Lawrence Lessig , the Harvard law professor who has been on a crusade against the corrupting influence of money in politics, says that is increasingly how insiders view those who stay on for long stints on Capitol Hill rather than cash in on their connections and behind-the-scenes knowledge to join the ranks of high-paid K Street lobbyists.
“The chumps are the people who don’t cash out in time,” he told CommonWealth last year. “And the smart people are people who’ve figured out-well, I’ve been here long enough, I’ve been on this committee, I can now cash out and have a successful career as an influence peddler.”
Yesterday’s front-page of the New York Timestrained its sights on the influence peddlers, and found that the getting for them was awfully good. Maybe not so much so for the workings of representative democracy.
The revolving door is now spinning so furiously that nearly half of all registered lobbyists in Washington are former government employees, a dramatic increase from 18 percent in 1998, according to a recent set of reports the Times cites from the Sunlight Foundation. These “revolving-door lobbyists,” most of them from Capitol Hill, accounted for almost all of the near doubling of lobbying revenue from $703 million in 1998 to $1.3 billion in 2012. What’s more, the Times says many of the new members of the tassel-loafered crowd have barrelled full-speed through huge loopholes in new ethics rules adopted in 2007.
In one example, the chief of staff to a Republican Arizona congressman who was heavily involved in efforts to revamp the government’s role in mortgage lending left to work as a lobbyist for a private mortgage insurance company. He started his lucrative new lobbying work the day after he left Capitol Hill, and he was free to immediately contact congressional staff members he had just supervised because his last staff salary was $128,000.
In other cases, former staff members skirted the intent of the new rules due to payroll accounting gimmicks. In one case, a top aide to US Rep. Steny Hoyer, the No. 2 Democrat in the House, left to lobby for JPMorgan Chase and Bloomberg L.P. Because he was paid out of a House Democratic leadership account, he was only prohibited from contacting top Democratic leaders for one year, not other members of the House Financial Services Committee, where he had served as a top staff member during the 2008 financial crisis.

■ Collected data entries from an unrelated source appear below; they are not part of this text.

[src/rtl/iter_muldiv.sv]
// Iterative unsigned MUL/MULHU/DIVU/REMU unit for the execute stage.
// One ripple-carry adder is time-shared over 32 iterations per operation.

module rca #(
   parameter int W = 32
) (
   input  logic [W-1:0] x,
   input  logic [W-1:0] y,
   input  logic         sub_en,
   output logic [W-1:0] sum,
   output logic         cout
);
   logic [W:0]   c;
   logic [W-1:0] yy;

   always_comb begin
      yy   = y ^ {W{sub_en}};
      c    = '0;
      sum  = '0;
      c[0] = sub_en;
      for (int i = 0; i < W; i++) begin
         sum[i]   = x[i] ^ yy[i] ^ c[i];
         c[i+1]   = (x[i] & yy[i]) | (c[i] & (x[i] ^ yy[i]));
      end
      cout = c[W];
   end
endmodule
File: src/rtl/accel_pkg.sv
// Shared definitions for the Accel host-side launcher: register map, status layout,
// FSM states and configuration field widths.
package accel_pkg;

  // Register addresses
  localparam logic [2:0] AddrImageDim   = 3'd0;
  localparam logic [2:0] AddrImageDepth = 3'd1;
  localparam logic [2:0] AddrImageOff   = 3'd2;
  localparam logic [2:0] AddrFilterOff  = 3'd3;
  localparam logic [2:0] AddrFilterCfg  = 3'd4;
  localparam logic [2:0] AddrBias       = 3'd5;
  localparam logic [2:0] AddrCtrl       = 3'd6;
  localparam logic [2:0] AddrStatus     = 3'd7;

  // Control and status bit positions
  localparam int unsigned CtrlStartBit  = 0;
  localparam int unsigned CtrlClearBit  = 1;
  localparam int unsigned StatusBusyBit = 0;
  localparam int unsigned StatusDoneBit = 1;
  localparam int unsigned StatusErrBit  = 2;
  localparam int unsigned StatusLenLsb  = 16;

  // Configuration field widths
  localparam int unsigned DimW      = 8;
  localparam int unsigned DepthW    = 9;
  localparam int unsigned OffsetW   = 16;
  localparam int unsigned HalfsizeW = 2;
  localparam int unsigned StrideW   = 3;
  localparam int unsigned LengthW   = 13;
  localparam int unsigned BiasW     = 18;

  // Multiplier operand/result widths
  localparam int unsigned KsqW  = 6;
  localparam int unsigned ProdW = 15;

  typedef enum logic [2:0] {
    StIdle,
    StCheck,
    StCalc,
    StLaunch,
    StRun,
    StDrain,
    StDone
  } state_e;

  // Square of the filter edge k = 2*halfsize + 1
  function automatic logic [KsqW-1:0] ksq_of(input logic [HalfsizeW-1:0] hs);
    logic [KsqW-1:0] k2;
    unique case (hs)
      2'd0:    k2 = 6'd1;
      2'd1:    k2 = 6'd9;
      2'd2:    k2 = 6'd25;
      default: k2 = 6'd49;
    endcase
    return k2;
  endfunction

endpackage

File: src/rtl/filter_length_calc.sv
// Sequential shift-add multiplier: depth * k^2, one multiplier bit per cycle over six
// cycles (bit 0 is folded into the load cycle). valid pulses for one cycle with the result.
module filter_length_calc
  import accel_pkg::*;
(
  input  logic              clk,
  input  logic              rst,
  input  logic              start,
  input  logic [DepthW-1:0] depth,
  input  logic [KsqW-1:0]   ksq,
  output logic              busy,
  output logic              valid,
  output logic [ProdW-1:0]  result,
  output logic              overflow
);

  logic [ProdW-1:0] acc_q, mcand_q;
  logic [KsqW-2:0]  mplier_q;
  logic [2:0]       step_q;
  logic             busy_q, valid_q;

  // Load operands on start, then add one shifted partial product per cycle
  always_ff @(posedge clk or negedge rst) begin
    if (!rst) begin
      acc_q    <= '0;
      mcand_q  <= '0;
      mplier_q <= '0;
      step_q   <= '0;
      busy_q   <= 1'b0;
      valid_q  <= 1'b0;
    end else begin
      valid_q <= 1'b0;
      if (start) begin
        acc_q    <= ksq[0] ? ProdW'(depth) : '0;
        mcand_q  <= ProdW'(depth) << 1;
        mplier_q <= ksq[KsqW-1:1];
        step_q   <= '0;
        busy_q   <= 1'b1;
      end else if (busy_q) begin
        if (mplier_q[0]) acc_q <= acc_q + mcand_q;
        mcand_q  <= mcand_q << 1;
        mplier_q <= mplier_q >> 1;
        step_q   <= step_q + 3'd1;
        if (step_q == 3'd4) begin
          busy_q  <= 1'b0;
          valid_q <= 1'b1;
        end
      end
    end
  end

  assign busy     = busy_q;
  assign valid    = valid_q;
  assign result   = acc_q;
  // Anything above 13 bits cannot be represented in filter_length
  assign overflow = |acc_q[ProdW-1:LengthW];

endmodule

While the Times focused on former congressional staffers, who now often see their government work as a stepping stone to lobbying riches, members of Congress themselves have increasingly joined the ranks of the Washington influence peddlers. In the 1970s, says Lessig, just 3 percent of outgoing members of Congress went into lobbying. In recent years, that has soared to more than half of all departing senators and more than 40 percent of retiring House members.

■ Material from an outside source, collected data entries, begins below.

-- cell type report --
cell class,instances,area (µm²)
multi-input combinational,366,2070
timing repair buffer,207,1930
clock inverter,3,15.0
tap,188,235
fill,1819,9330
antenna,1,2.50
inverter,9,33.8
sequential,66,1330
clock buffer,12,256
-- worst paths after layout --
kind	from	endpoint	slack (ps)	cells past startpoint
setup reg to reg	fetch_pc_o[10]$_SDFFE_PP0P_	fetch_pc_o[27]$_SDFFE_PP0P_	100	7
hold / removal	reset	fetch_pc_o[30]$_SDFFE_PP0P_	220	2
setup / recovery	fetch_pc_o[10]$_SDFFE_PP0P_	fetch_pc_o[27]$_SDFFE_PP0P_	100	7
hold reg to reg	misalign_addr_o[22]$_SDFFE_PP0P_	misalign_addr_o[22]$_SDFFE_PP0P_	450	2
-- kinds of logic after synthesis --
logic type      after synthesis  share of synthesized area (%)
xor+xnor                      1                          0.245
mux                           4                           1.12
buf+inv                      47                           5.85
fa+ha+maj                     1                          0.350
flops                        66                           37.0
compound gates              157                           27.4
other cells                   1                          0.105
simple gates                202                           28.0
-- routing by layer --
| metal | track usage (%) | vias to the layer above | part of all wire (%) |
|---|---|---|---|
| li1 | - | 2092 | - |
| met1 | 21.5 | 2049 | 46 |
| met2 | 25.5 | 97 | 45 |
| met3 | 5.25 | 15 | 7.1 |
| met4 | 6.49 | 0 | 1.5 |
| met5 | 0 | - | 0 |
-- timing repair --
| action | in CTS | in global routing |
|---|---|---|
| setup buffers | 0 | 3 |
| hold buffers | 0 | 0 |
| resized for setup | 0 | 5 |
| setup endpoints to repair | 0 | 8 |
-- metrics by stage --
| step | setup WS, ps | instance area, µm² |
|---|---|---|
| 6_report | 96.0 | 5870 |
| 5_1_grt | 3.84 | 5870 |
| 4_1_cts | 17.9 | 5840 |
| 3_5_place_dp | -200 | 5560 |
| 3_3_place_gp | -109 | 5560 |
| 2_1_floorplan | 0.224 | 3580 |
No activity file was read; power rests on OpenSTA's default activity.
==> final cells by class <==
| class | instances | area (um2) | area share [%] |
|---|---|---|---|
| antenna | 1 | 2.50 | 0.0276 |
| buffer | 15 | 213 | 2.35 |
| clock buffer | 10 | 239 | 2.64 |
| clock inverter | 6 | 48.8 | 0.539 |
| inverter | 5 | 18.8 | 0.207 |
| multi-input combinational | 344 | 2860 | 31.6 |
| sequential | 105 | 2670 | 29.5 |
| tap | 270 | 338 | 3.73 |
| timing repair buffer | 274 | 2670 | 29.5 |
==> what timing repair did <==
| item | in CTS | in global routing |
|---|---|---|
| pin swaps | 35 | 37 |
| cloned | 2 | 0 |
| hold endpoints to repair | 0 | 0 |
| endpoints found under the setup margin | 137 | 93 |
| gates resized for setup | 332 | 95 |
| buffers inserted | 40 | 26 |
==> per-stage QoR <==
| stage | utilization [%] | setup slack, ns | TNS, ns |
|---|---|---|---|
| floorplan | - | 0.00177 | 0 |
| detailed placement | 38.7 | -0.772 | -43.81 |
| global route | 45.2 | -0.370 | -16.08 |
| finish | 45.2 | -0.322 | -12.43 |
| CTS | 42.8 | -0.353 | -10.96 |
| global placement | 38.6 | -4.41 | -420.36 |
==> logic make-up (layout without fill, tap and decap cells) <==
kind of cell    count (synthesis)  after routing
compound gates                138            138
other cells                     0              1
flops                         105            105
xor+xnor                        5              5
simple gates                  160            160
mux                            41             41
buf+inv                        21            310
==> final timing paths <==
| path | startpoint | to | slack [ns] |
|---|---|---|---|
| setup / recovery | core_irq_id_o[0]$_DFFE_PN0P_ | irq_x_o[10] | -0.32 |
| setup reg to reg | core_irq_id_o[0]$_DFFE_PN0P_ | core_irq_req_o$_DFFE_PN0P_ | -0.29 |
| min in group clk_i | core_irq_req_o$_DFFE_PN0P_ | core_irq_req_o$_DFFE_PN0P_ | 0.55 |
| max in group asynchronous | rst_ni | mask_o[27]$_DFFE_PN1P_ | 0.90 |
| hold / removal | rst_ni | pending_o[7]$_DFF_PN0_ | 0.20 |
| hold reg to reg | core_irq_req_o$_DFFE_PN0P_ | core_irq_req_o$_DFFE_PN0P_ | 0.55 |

A similar pattern plays out locally on Beacon Hill. As CommonWealth’s Bruce Mohl reported last week, former state senator Steven Panagiotakis, who gave up his seat and chairmanship of the powerful Senate Ways and Means Committee in 2010, rocketed last year to the fourth highest paid Beacon Hill lobbyist, pulling in $324,500. He joined with lots of familiar Beacon Hill faces on the list of top 20 lobbying earners, including former Senate president Robert Travaglini, who edged him out for third place on the gravy train.